In the 2020 application cycle, 45,227 students applied to Stanford. As for Harvard, 40,248 applied. And a staggering 108,837 applied to UCLA.

In every one of these top universities, however, the acceptance rate remains well under 15%. 

With these figures in mind, no matter how much college applicants pour witty, heartfelt writing into their essays or how many extracurriculars they pack into their resumes, many students are understandably devastated upon receiving a college rejection letter from the school of their dreams. 

But one unofficial Palo Alto High School tradition, the wall of rejection, or rejection wall, was founded to dismantle the stigma of the tightly choreographed college admissions process. 
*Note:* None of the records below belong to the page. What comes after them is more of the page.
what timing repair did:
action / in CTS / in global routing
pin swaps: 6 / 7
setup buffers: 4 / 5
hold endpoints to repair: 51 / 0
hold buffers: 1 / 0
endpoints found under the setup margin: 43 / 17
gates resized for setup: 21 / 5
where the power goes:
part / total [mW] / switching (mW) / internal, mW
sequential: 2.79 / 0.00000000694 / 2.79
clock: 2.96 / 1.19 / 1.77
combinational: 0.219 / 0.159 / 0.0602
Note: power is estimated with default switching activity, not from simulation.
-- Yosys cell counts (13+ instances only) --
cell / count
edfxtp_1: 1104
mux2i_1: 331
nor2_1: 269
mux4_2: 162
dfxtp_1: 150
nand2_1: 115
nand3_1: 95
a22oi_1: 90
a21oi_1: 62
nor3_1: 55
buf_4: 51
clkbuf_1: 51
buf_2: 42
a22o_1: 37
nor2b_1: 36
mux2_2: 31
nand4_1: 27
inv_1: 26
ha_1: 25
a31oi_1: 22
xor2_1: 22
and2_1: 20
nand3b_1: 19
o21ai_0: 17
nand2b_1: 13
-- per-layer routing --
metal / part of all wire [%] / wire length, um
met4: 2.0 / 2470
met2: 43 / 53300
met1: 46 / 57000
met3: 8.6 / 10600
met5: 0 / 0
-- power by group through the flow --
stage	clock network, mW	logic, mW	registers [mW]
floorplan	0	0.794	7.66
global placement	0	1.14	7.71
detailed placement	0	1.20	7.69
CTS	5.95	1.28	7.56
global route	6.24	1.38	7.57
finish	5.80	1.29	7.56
==> src/hdl/mmu_defs.svh <==
// ------------------------------
// widths and sizes shared by the sv32 mmu
// ------------------------------
`ifndef MMU_DEFS_SVH
`define MMU_DEFS_SVH

// virtual address width, sv32
`define MMU_VLEN 32

// physical address width, 34 bits in sv32
`define MMU_PLEN 34

// physical page number width
`define MMU_PPNW 22

// address space identifier width
`define MMU_ASID_W 4

// tlb sizes
// fetch side stays tiny, data side gets a little more reach
`define MMU_ITLB_ENTRIES 2
`define MMU_DTLB_ENTRIES 4

`endif

==> src/hdl/mmu_pkg.sv <==
// ------------------------------
// mmu types: privilege, sv32 pte, exception cause and record
// ------------------------------
`include "mmu_defs.svh"

package mmu_pkg;

  // privilege levels, hypervisor encoding unused
  typedef enum logic [1:0] {
    PRIV_U = 2'd0,
    PRIV_S = 2'd1,
    PRIV_M = 2'd3
  } priv_lvl_e;

  // sv32 leaf pte, msb first
  typedef struct packed {
    logic [`MMU_PPNW-1:0] ppn;
    // reserved for software
    logic [1:0]           rsw;
    logic                 d;
    logic                 a;
    logic                 g;
    logic                 u;
    logic                 x;
    logic                 w;
    logic                 r;
    logic                 v;
  } pte_t;

  // only the page faults this unit can raise
  typedef enum logic [3:0] {
    EXC_NONE             = 4'd0,
    EXC_INSTR_PAGE_FAULT = 4'd12,
    EXC_LOAD_PAGE_FAULT  = 4'd13,
    EXC_STORE_PAGE_FAULT = 4'd15
  } exc_cause_e;

  // tval carries the faulting virtual address
  typedef struct packed {
    exc_cause_e           cause;
    logic [`MMU_VLEN-1:0] tval;
    logic                 valid;
  } exception_t;

endpackage

==> src/hdl/fetch_xlate.sv <==
// ------------------------------
// fetch path translation, same cycle as the request
// ------------------------------
`timescale 1ns/1ps
`include "mmu_defs.svh"

module fetch_xlate (
  input  logic                   enable_translation_i,
  input  mmu_pkg::priv_lvl_e     priv_lvl_i,
  input  logic                   fetch_req_i,
  input  logic [`MMU_VLEN-1:0]   fetch_vaddr_i,
  // itlb result for fetch_vaddr_i
  input  logic                   itlb_hit_i,
  input  mmu_pkg::pte_t          itlb_content_i,
  input  logic                   itlb_is_4m_i,
  output logic                   fetch_valid_o,
  output logic [`MMU_PLEN-1:0]   fetch_paddr_o,
  output mmu_pkg::exception_t    fetch_exception_o,
  output logic                   itlb_miss_o
);

  logic iaccess_err;

  // u pages are off limits to s-mode fetch, and the reverse
  assign iaccess_err = (priv_lvl_i == mmu_pkg::PRIV_U && !itlb_content_i.u)
                    || (priv_lvl_i == mmu_pkg::PRIV_S && itlb_content_i.u);

  always_comb begin : xlate
    // bare mode, zero-extend to 34 bits
    fetch_valid_o = fetch_req_i;
    fetch_paddr_o = {{(`MMU_PLEN - `MMU_VLEN){1'b0}}, fetch_vaddr_i};
    fetch_exception_o.cause = mmu_pkg::EXC_NONE;
    fetch_exception_o.tval  = '0;
    fetch_exception_o.valid = 1'b0;
    if (enable_translation_i) begin
      fetch_valid_o = itlb_hit_i;
      fetch_paddr_o = {itlb_content_i.ppn, fetch_vaddr_i[11:0]};
      // megapage keeps vpn0 from the virtual address
      if (itlb_is_4m_i) begin
        fetch_paddr_o[21:12] = fetch_vaddr_i[21:12];
      end
      if (itlb_hit_i && iaccess_err) begin
        fetch_exception_o.cause = mmu_pkg::EXC_INSTR_PAGE_FAULT;
        fetch_exception_o.tval  = fetch_vaddr_i;
        fetch_exception_o.valid = 1'b1;
      end
    end
  end

  // requester retries after the refill
  assign itlb_miss_o = enable_translation_i && fetch_req_i && !itlb_hit_i;

  // a fault is only meaningful on a delivered fetch of a live request
  always_comb begin : chk_exc
    a_exc_with_valid : assert (!fetch_exception_o.valid || (fetch_valid_o && fetch_req_i))
      else $error("fetch exception without a valid fetch request");
  end

endmodule

==> src/hdl/lsu_xlate.sv <==
// ------------------------------
// load/store translation, result one cycle after the request
// ------------------------------
`timescale 1ns/1ps
`include "mmu_defs.svh"

module lsu_xlate (
  input  logic                   clk_i,
  input  logic                   rst_ni,
  input  logic                   en_ld_st_translation_i,
  input  mmu_pkg::priv_lvl_e     ld_st_priv_lvl_i,
  input  logic                   sum_i,
  // request
  input  logic                   lsu_req_i,
  input  logic [`MMU_VLEN-1:0]   lsu_vaddr_i,
  input  logic                   lsu_is_store_i,
  // dtlb result for lsu_vaddr_i
  input  logic                   dtlb_hit_i,
  input  mmu_pkg::pte_t          dtlb_content_i,
  input  logic                   dtlb_is_4m_i,
  // request cycle
  output logic                   lsu_dtlb_hit_o,
  output logic [`MMU_PPNW-1:0]   lsu_dtlb_ppn_o,
  // result cycle
  output logic                   lsu_valid_o,
  output logic [`MMU_PLEN-1:0]   lsu_paddr_o,
  output mmu_pkg::exception_t    lsu_exception_o,
  output logic                   dtlb_miss_o
);

  logic                 req_q;
  logic                 hit_q;
  logic [`MMU_VLEN-1:0] vaddr_q;
  logic                 is_store_q;
  logic                 is_4m_q;
  mmu_pkg::pte_t        pte_q;
  logic                 daccess_err;

  // ------------------------------
  // request cycle
  // ------------------------------
  // always ready when not translating
  assign lsu_dtlb_hit_o = en_ld_st_translation_i ? dtlb_hit_i : 1'b1;
  assign lsu_dtlb_ppn_o = en_ld_st_translation_i ? dtlb_content_i.ppn
                                                 : {2'b00, lsu_vaddr_i[31:12]};
  assign dtlb_miss_o    = en_ld_st_translation_i && lsu_req_i && !dtlb_hit_i;

  always_ff @(posedge clk_i or negedge rst_ni) begin
    if (!rst_ni) begin
      req_q <= 1'b0;
      hit_q <= 1'b0;
    end else begin
      req_q <= lsu_req_i;
      hit_q <= dtlb_hit_i;
    end
  end

  always_ff @(posedge clk_i) begin
    vaddr_q    <= lsu_vaddr_i;
    is_store_q <= lsu_is_store_i;
    is_4m_q    <= dtlb_is_4m_i;
    pte_q      <= dtlb_content_i;
  end

  // ------------------------------
  // result cycle
  // ------------------------------
  // s-mode needs sum to touch u pages, u-mode needs the u flag
  assign daccess_err = (ld_st_priv_lvl_i == mmu_pkg::PRIV_S && !sum_i && pte_q.u)
                    || (ld_st_priv_lvl_i == mmu_pkg::PRIV_U && !pte_q.u);

  always_comb begin : result
    lsu_valid_o = req_q;
    lsu_paddr_o = {{(`MMU_PLEN - `MMU_VLEN){1'b0}}, vaddr_q};
    lsu_exception_o.cause = mmu_pkg::EXC_NONE;
    lsu_exception_o.tval  = '0;
    lsu_exception_o.valid = 1'b0;
    if (en_ld_st_translation_i) begin
      lsu_valid_o = req_q && hit_q;
      lsu_paddr_o = {pte_q.ppn, vaddr_q[11:0]};
      if (is_4m_q) begin
        lsu_paddr_o[21:12] = vaddr_q[21:12];
      end
      if (req_q && hit_q) begin
        // stores also need w and a set dirty bit
        if (is_store_q && (!pte_q.w || !pte_q.d || daccess_err)) begin
          lsu_exception_o.cause = mmu_pkg::EXC_STORE_PAGE_FAULT;
          lsu_exception_o.tval  = vaddr_q;
          lsu_exception_o.valid = 1'b1;
        end else if (!is_store_q && daccess_err) begin
          lsu_exception_o.cause = mmu_pkg::EXC_LOAD_PAGE_FAULT;
          lsu_exception_o.tval  = vaddr_q;
          lsu_exception_o.valid = 1'b1;
        end
      end
    end
  end

  // result cycle reads the live mode, so it must hold while a request is pending
  a_mode_stable : assert property (@(posedge clk_i) disable iff (!rst_ni)
    req_q |-> $stable(en_ld_st_translation_i));

endmodule

==> src/hdl/mmu_sv32.sv <==
// ------------------------------
// sv32 mmu top: itlb, dtlb, fetch and load/store translation
// ------------------------------
`timescale 1ns/1ps
`include "mmu_defs.svh"

module mmu_sv32 (
  input  logic                   clk_i,
  input  logic                   rst_ni,
  // csr state
  input  logic                   enable_translation_i,
  input  logic                   en_ld_st_translation_i,
  input  mmu_pkg::priv_lvl_e     priv_lvl_i,
  input  mmu_pkg::priv_lvl_e     ld_st_priv_lvl_i,
  input  logic                   sum_i,
  input  logic [`MMU_ASID_W-1:0] asid_i,
  // selective flush, both tlbs
  input  logic                   flush_tlb_i,
  input  logic [`MMU_ASID_W-1:0] flush_asid_i,
  input  logic [`MMU_VLEN-1:0]   flush_vaddr_i,
  // external refill strobe
  input  logic                   refill_i,
  input  logic                   refill_itlb_i,
  input  logic [`MMU_VLEN-1:0]   refill_vaddr_i,
  input  logic [`MMU_ASID_W-1:0] refill_asid_i,
  input  mmu_pkg::pte_t          refill_pte_i,
  input  logic                   refill_is_4m_i,
  // fetch
  input  logic                   fetch_req_i,
  input  logic [`MMU_VLEN-1:0]   fetch_vaddr_i,
  output logic                   fetch_valid_o,
  output logic [`MMU_PLEN-1:0]   fetch_paddr_o,
  output mmu_pkg::exception_t    fetch_exception_o,
  output logic                   itlb_miss_o,
  // load/store
  input  logic                   lsu_req_i,
  input  logic [`MMU_VLEN-1:0]   lsu_vaddr_i,
  input  logic                   lsu_is_store_i,
  output logic                   lsu_dtlb_hit_o,
  output logic [`MMU_PPNW-1:0]   lsu_dtlb_ppn_o,
  output logic                   lsu_valid_o,
  output logic [`MMU_PLEN-1:0]   lsu_paddr_o,
  output mmu_pkg::exception_t    lsu_exception_o,
  output logic                   dtlb_miss_o
);

  logic          itlb_update, dtlb_update;
  logic          itlb_hit, dtlb_hit;
  logic          itlb_is_4m, dtlb_is_4m;
  mmu_pkg::pte_t itlb_content, dtlb_content;

  // refill goes to one tlb only
  assign itlb_update = refill_i && refill_itlb_i;
  assign dtlb_update = refill_i && !refill_itlb_i;

  sv32_tlb #(.ENTRIES(`MMU_ITLB_ENTRIES)) i_itlb (
    .clk_i, .rst_ni,
    .flush_i        (flush_tlb_i),
    .flush_asid_i, .flush_vaddr_i,
    .update_i       (itlb_update),
    .update_vaddr_i (refill_vaddr_i),
    .update_asid_i  (refill_asid_i),
    .update_pte_i   (refill_pte_i),
    .update_is_4m_i (refill_is_4m_i),
    .lu_access_i    (fetch_req_i),
    .lu_asid_i      (asid_i),
    .lu_vaddr_i     (fetch_vaddr_i),
    .lu_hit_o       (itlb_hit),
    .lu_content_o   (itlb_content),
    .lu_is_4m_o     (itlb_is_4m)
  );

  sv32_tlb #(.ENTRIES(`MMU_DTLB_ENTRIES)) i_dtlb (
    .clk_i, .rst_ni,
    .flush_i        (flush_tlb_i),
    .flush_asid_i, .flush_vaddr_i,
    .update_i       (dtlb_update),
    .update_vaddr_i (refill_vaddr_i),
    .update_asid_i  (refill_asid_i),
    .update_pte_i   (refill_pte_i),
    .update_is_4m_i (refill_is_4m_i),
    .lu_access_i    (lsu_req_i),
    .lu_asid_i      (asid_i),
    .lu_vaddr_i     (lsu_vaddr_i),
    .lu_hit_o       (dtlb_hit),
    .lu_content_o   (dtlb_content),
    .lu_is_4m_o     (dtlb_is_4m)
  );

  fetch_xlate i_fetch (
    .enable_translation_i, .priv_lvl_i, .fetch_req_i, .fetch_vaddr_i,
    .itlb_hit_i     (itlb_hit),
    .itlb_content_i (itlb_content),
    .itlb_is_4m_i   (itlb_is_4m),
    .fetch_valid_o, .fetch_paddr_o, .fetch_exception_o, .itlb_miss_o
  );

  lsu_xlate i_lsu (
    .clk_i, .rst_ni, .en_ld_st_translation_i, .ld_st_priv_lvl_i, .sum_i,
    .lsu_req_i, .lsu_vaddr_i, .lsu_is_store_i,
    .dtlb_hit_i     (dtlb_hit),
    .dtlb_content_i (dtlb_content),
    .dtlb_is_4m_i   (dtlb_is_4m),
    .lsu_dtlb_hit_o, .lsu_dtlb_ppn_o, .lsu_valid_o, .lsu_paddr_o,
    .lsu_exception_o, .dtlb_miss_o
  );

endmodule

==> src/hdl/sv32_tlb.sv <==
// ------------------------------
// fully associative sv32 tlb
// lookup, refill with round-robin replacement, selective flush
// ------------------------------
`timescale 1ns/1ps
`include "mmu_defs.svh"

module sv32_tlb #(
  parameter int unsigned ENTRIES = 4
) (
  input  logic                   clk_i,
  input  logic                   rst_ni,
  // sfence.vma style flush
  input  logic                   flush_i,
  input  logic [`MMU_ASID_W-1:0] flush_asid_i,
  input  logic [`MMU_VLEN-1:0]   flush_vaddr_i,
  // refill
  input  logic                   update_i,
  input  logic [`MMU_VLEN-1:0]   update_vaddr_i,
  input  logic [`MMU_ASID_W-1:0] update_asid_i,
  input  mmu_pkg::pte_t          update_pte_i,
  input  logic                   update_is_4m_i,
  // lookup
  input  logic                   lu_access_i,
  input  logic [`MMU_ASID_W-1:0] lu_asid_i,
  input  logic [`MMU_VLEN-1:0]   lu_vaddr_i,
  output logic                   lu_hit_o,
  output mmu_pkg::pte_t          lu_content_o,
  output logic                   lu_is_4m_o
);

  localparam int unsigned IDX_W = (ENTRIES > 1) ? $clog2(ENTRIES) : 1;

  // tag and payload arrays
  logic [9:0]             vpn1_q    [ENTRIES];
  logic [9:0]             vpn0_q    [ENTRIES];
  logic [`MMU_ASID_W-1:0] asid_q    [ENTRIES];
  logic                   is_4m_q   [ENTRIES];
  logic                   glob_q    [ENTRIES];
  mmu_pkg::pte_t          content_q [ENTRIES];

  logic [ENTRIES-1:0] valid_q, valid_d;
  logic [ENTRIES-1:0] hit_vec;
  logic [ENTRIES-1:0] flush_vec;
  logic [IDX_W-1:0]   rr_q, rr_next;
  logic [IDX_W-1:0]   repl_idx;
  logic               all_valid;

  // ------------------------------
  // lookup
  // ------------------------------
  always_comb begin : lookup
    lu_content_o = '0;
    lu_is_4m_o   = 1'b0;
    for (int i = 0; i < ENTRIES; i++) begin
      // asid ignored for global pages, vpn0 ignored for megapages
      hit_vec[i] = lu_access_i && valid_q[i]
                   && (asid_q[i] == lu_asid_i || glob_q[i])
                   && vpn1_q[i] == lu_vaddr_i[31:22]
                   && (is_4m_q[i] || vpn0_q[i] == lu_vaddr_i[21:12]);
      if (hit_vec[i]) begin
        lu_content_o = content_q[i];
        lu_is_4m_o   = is_4m_q[i];
      end
    end
  end

  assign lu_hit_o = |hit_vec;

  // ------------------------------
  // flush select
  // ------------------------------
  always_comb begin : flush_sel
    logic va_match;
    logic asid_match;
    for (int i = 0; i < ENTRIES; i++) begin
      va_match   = vpn1_q[i] == flush_vaddr_i[31:22]
                   && (is_4m_q[i] || vpn0_q[i] == flush_vaddr_i[21:12]);
      asid_match = asid_q[i] == flush_asid_i;
      if (flush_asid_i == '0 && flush_vaddr_i == '0) begin
        flush_vec[i] = 1'b1;
      end else if (flush_asid_i == '0) begin
        // address only, globals go too
        flush_vec[i] = va_match;
      end else if (flush_vaddr_i == '0) begin
        flush_vec[i] = !glob_q[i] && asid_match;
      end else begin
        flush_vec[i] = !glob_q[i] && asid_match && va_match;
      end
    end
  end

  // ------------------------------
  // replacement
  // ------------------------------
  // first free slot wins, round-robin victim when full
  always_comb begin : victim
    logic found;
    found    = 1'b0;
    repl_idx = rr_q;
    for (int i = 0; i < ENTRIES; i++) begin
      if (!found && !valid_q[i]) begin
        repl_idx = IDX_W'(i);
        found    = 1'b1;
      end
    end
  end

  assign all_valid = &valid_q;
  assign rr_next   = (rr_q == IDX_W'(ENTRIES - 1)) ? '0 : rr_q + 1'b1;

  // refill lands after the flush of the same cycle
  always_comb begin : valid_next
    valid_d = valid_q;
    if (flush_i) begin
      valid_d = valid_d & ~flush_vec;
    end
    if (update_i) begin
      valid_d[repl_idx] = 1'b1;
    end
  end

  always_ff @(posedge clk_i or negedge rst_ni) begin
    if (!rst_ni) begin
      valid_q <= '0;
      rr_q    <= '0;
    end else begin
      valid_q <= valid_d;
      // pointer only moves when a valid entry is evicted
      if (update_i && all_valid) begin
        rr_q <= rr_next;
      end
    end
  end

  always_ff @(posedge clk_i) begin
    if (update_i) begin
      vpn1_q[repl_idx]    <= update_vaddr_i[31:22];
      vpn0_q[repl_idx]    <= update_vaddr_i[21:12];
      asid_q[repl_idx]    <= update_asid_i;
      is_4m_q[repl_idx]   <= update_is_4m_i;
      glob_q[repl_idx]    <= update_pte_i.g;
      content_q[repl_idx] <= update_pte_i;
    end
  end

  // duplicate tags would mean the refill source broke the miss protocol
  a_single_hit : assert property (@(posedge clk_i) disable iff (!rst_ni)
    lu_access_i |-> $onehot0(hit_vec));

endmodule

==> config.mk <==
export PLATFORM = sky130hd
export DESIGN_NAME = mmu_sv32
export DESIGN_NICKNAME = d
export VERILOG_FILES = /design/src/hdl/mmu_pkg.sv /design/src/hdl/fetch_xlate.sv /design/src/hdl/lsu_xlate.sv /design/src/hdl/mmu_sv32.sv /design/src/hdl/sv32_tlb.sv
export VERILOG_INCLUDE_DIRS = /design/src /design/src/hdl
export SDC_FILE = /design/constraint.sdc
export NUM_CORES = 1
export LEC_CHECK = 0
export BUFFER_PORTS_ARGS = -buffer_cell sky130_fd_sc_hd__buf_2
export CAP_MARGIN = 20
export CELL_PAD_IN_SITES_DETAIL_PLACEMENT = 2
export CELL_PAD_IN_SITES_GLOBAL_PLACEMENT = 2
export CORE_AREA = 2 2 210 212
export CTS_CLUSTER_SIZE = 14
export DETAILED_ROUTE_END_ITERATION = 16
export DIE_AREA = 0 0 212 214
export MAX_ROUTING_LAYER = met4
export PLACE_DENSITY = 0.95
export SYNTH_ARGS = -nofsm -noshare
export SYNTH_HDL_FRONTEND = slang
export SYNTH_SLANG_ARGS = --single-unit
export TNS_END_PERCENT = 100
==> constraint.sdc <==
create_clock -name clk_i -period 10.4 [get_ports clk_i]
set_input_delay 2.08 -clock clk_i [delete_from_list [all_inputs] [get_ports clk_i]]
set_output_delay 2.08 -clock clk_i [all_outputs]
set_load 0.005 [all_outputs]
==> results.ini <==
[grt]
grt_pass1_vias = 13900
grt_usage = 0.303
grt_max_degree = 51
overflow = 0
antenna_found_initial = 4
grt_pass1_wl_um = 96900

[power_and_ir_drop]
p_leak_nw = 7.61
peakVddDrop_uv = 111
p_total_mw = 4.00
power_density_nw_per_um2 = 195

[timing]
fin_tns_setup_ps = 0
worst_slew_pin_slew_ps = 1010
fin_crit_sh = 0.759
min_period_ps = 7890
relSlewSlack = 0.317
setup_viol = 0
hold_viol_final = 0
slew_violations = 0
fmax_mhz = 127
skew_ps = 22.9
rsz0062_at_grt = no

[floorplan]
dieWidth_um = 212
row_count = 76
die_y_um = 214
ios = 357
initial_core_util = 0.399
die_area_um2 = 45400
core_um2 = 42900

[detailed_routing]
vias_per_cell = 5.63
postRouteAntennaNets = 0
drtIter0Drc = 1069
first_pass_iters = 5
routedWlPerCell_um = 30.6
wirelength_um = 67500
vias = 12400
drc = 0

[synth]
synth-seq-cells = 372
synthDistinctLibCells = 58
async_flop_share = 0.0296
yosysWarnings = 0
syn_area_um2 = 17100
synthCells = 1305
synth-main-ff-cell = edfxtp_1
yosysSeqAreaShare = 0.615
synth_edf_count = 302
avgSynthCellArea_um2 = 13.1

[worst_setup_path]
critPathArrivalTime_ps = 5810
path_max_fanout = 22
critPathLaunchType = primary input
r2r_setup_slack_ps = 7370
end_kind = output pin
cp_common_cell = buf_2
required_ps = 8320
critPathSlowestCell = xnor2_2
path_buf_inv = 3
reg2reg_from = i_dtlb.vpn0_q[0][6]
cp_top_family = simple AND/OR/NAND/NOR gates
critPathMaxStageDelay_ps = 830
path_cells = buf_2, xor2_1, nor4_1, a41oi_1, nor4b_1, mux2i_1, xnor2_2, buf_4, nor3b_1, buf_2
worstSetupPathType = primary input to output pin
reg2reg_depth = 6
r2r_end = i_lsu.pte_q[14]

[clock_tree]
htree_levels = 2
cts_resized = 0
cts_tree = built
clockRootBuffer = clkbuf_16
cts.sink_count = 372
hold_buffers = 0
path_clk_slew_ps = 50
cts_setup_buffers = 0
cts_made_buffers = 42
insertion_delay_ps = 570
clockBufferDepth = 3

[place]
port_buffers = 336
gp_congestion = 0.887
dp_hpwl_um = 46600

[finish]
fin_util = 0.479
drive_gt1_frac = 0.300
nets = 1773
areaGrowthSynthToFinish_pct = 20.0

[run]
drv_cap = 0

[hold_path]
hold-path-endpoint = i_lsu.pte_q[26]
hold-path-cell-count = 2
hold_start = i_dtlb.content_q[3][26]
hold_class = flip-flop to flip-flop

[run_status]
status = complete, no violations

## per-stage QoR
| stage | instances | area [µm²] | hold slack, ps | setup slack [ps] |
|---|---|---|---|---|
| 3_3_place_gp | 2124 | 19100 | 444 | 2950 |
| 5_1_grt | 2207 | 20500 | 502 | 2390 |
| 6_report | 2208 | 20500 | 478 | 2510 |
| 2_1_floorplan | 1306 | 17100 | 434 | 4130 |
| 4_1_cts | 2202 | 20500 | 479 | 2580 |
| 3_5_place_dp | 2124 | 19100 | 465 | 2530 |
## sequential cells by signal, indices dropped and copies added (netlist names), 20 cells and up
register / flops
i_dtlb.content_q: 104
i_dtlb.vpn0_q: 40
i_dtlb.vpn1_q: 40
i_itlb.content_q: 48
i_itlb.vpn0_q: 20
i_itlb.vpn1_q: 20
i_lsu.pte_q: 25
i_lsu.vaddr_q: 32
## cells in the final DEF (no fill, tap or decap), types with 6 or more instances in the layout
cell       instances
xor2_1           161
dfrtp_1           11
clkbuf_1          12
nand3_1           16
nor3b_1           32
buf_4             15
nand3b_1          11
a41oi_1           13
inv_1             10
xnor2_1          128
a21oi_1           14
dfxtp_1           59
buf_2            336
a221o_1           11
nor2_1            46
clkbuf_8          10
clkbuf_16         44
o22ai_2            6
nand4_1           18
mux2_2            41
a31oi_1           21
mux2i_1           12
edfxtp_1         302
o211ai_1          17
o21ai_0           25
nor3_1            12
nor2b_1           37
and2_1             6
nand2_1           75
nor4_1            51
## power breakdown
part | switching [mW] | internal (mW) | leakage (nW) | total, mW
sequential | 0.107 | 1.82 | 3.36 | 1.92
clock | 0.636 | 0.901 | 0.689 | 1.54
combinational | 0.365 | 0.178 | 3.57 | 0.542
## cells by family after synthesis
logic type | synth area share
buffers and inverters | 0.0385
and+or+nand+nor | 0.103
AOI/OAI and AO/OA | 0.0599
adders and majority gates | 0.000731
DFF | 0.615
xor gates and xnor gates | 0.148
other | 0.000219
muxes | 0.0340
## cell type report
class                      instances  area [µm²]
antenna                            5        12.5
clock buffer                      66        1280
clock inverter                    12         128
fill                            4199       22300
inverter                          10        37.5
multi-input combinational        806        6020
sequential                       372       10500
tap                              585         732
timing repair buffer             352        1810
Taking inspiration from the normally bustling physical wall of rejection at Paly that has been suspended due to the pandemic, Class of 2021 student David Evans posts rejection letters on Instagram — often with colorful commentary — with the goal of helping Paly students feel a sense of belonging and support from within what many consider to be a cutthroat educational system.

“Paly is a very competitive environment, so it’s nice to know that … not everybody’s getting into an Ivy League, not everybody’s getting into their number one school, people face rejection,” Evans said. 

Paly Physics teacher Josh Bloom echoes the sentiments of Evans.

“Sometimes we need an outlet to share the truth of our suffering rather than feeling like we have to keep it hidden,” Bloom said. “So many in our community — and our culture — feel as though failure, rejection, struggle are somehow shameful.”

On the @wallofrejection_ Instagram account, Paly students can upload their rejection letters, along with additional notes, using a Google form. Fellow students can discuss their thoughts in the comments section below the posts.

Evans said he was motivated to start the account due to his personal experience with the physical version of the wall at Paly.

“The wall of rejection was one of my favorite parts of getting to go to Paly,” he said. “It’s something I always looked forward to … [and so] I really wanted it to happen [online] and I didn’t really take the risk of having someone else do it. I just figured, why not?”

Evans said he has received a lot of positive feedback from students about the account.

“I think it’s really cool, especially on the first couple posts, that the students were getting really involved and they [were] showing support,” Evans said. “Now I’ll get some DM’s every now and then like, ‘hey this is a really cool idea I’m super glad you did it’ or ‘…I thought of it I’m so glad somebody executed.’” 

According to Evans, student behavior has become less anonymous on the account over time.

“More and more frequently, I’m seeing people not take out their names and kind of own their rejection, and I think that’s really cool,” he said.

Evans said that the local community places a lot of pressure on students to perform well on their college applications, which can provoke mental health issues for many students. 

“I think some people can get really wrapped up in the idea that they feel alone,” he said. “They’re like, ‘Oh, I’m dumber than other people’ and … they’ll see [that] so and so is going to X University and they may have not even gotten in, and that can be a really [bad] feeling when you don’t feel like you’re good enough.”

Bloom said he believes it is important to remember that not all students share the same experiences. 

“Not everyone is applying to college or feels they have the opportunity to do so,” he said. “Some people are experiencing deeper levels of suffering that make academic performance in preparation for college a challenge.” 

However, Bloom said he worries that the wall could function as an inadequate coping tool rather than a substantive solution to the issue.

“Does the wall promote a culture that is so heavily focused on college and getting into elite schools that it actually serves to diminish the value of less well-known schools, community or vocational college, or entering the workforce?” he said. “…I think sharing our pain with each other is a starting point, but how we do that matters.  I’m not convinced the wall of rejection provides the kind of support and discourse that is really needed to deal with pain.”

Bloom said that perhaps the term “rejection” should not be used when describing the college admissions process.

“For many of us rejection feels like a rejection of who we are, and that is where unhealthy feelings of shame come in,” he said. “In fact, we were rejected because we didn’t fit their criteria — it is more about who they are than who we are.  I’m not sure what a better term might be, but I don’t like the idea that it reinforces in any way feelings of shame.  What about ‘Wall of Compassion?’ The word compassion literally means ‘to suffer with’.  That seems to me to promote the experience in a healthier way.”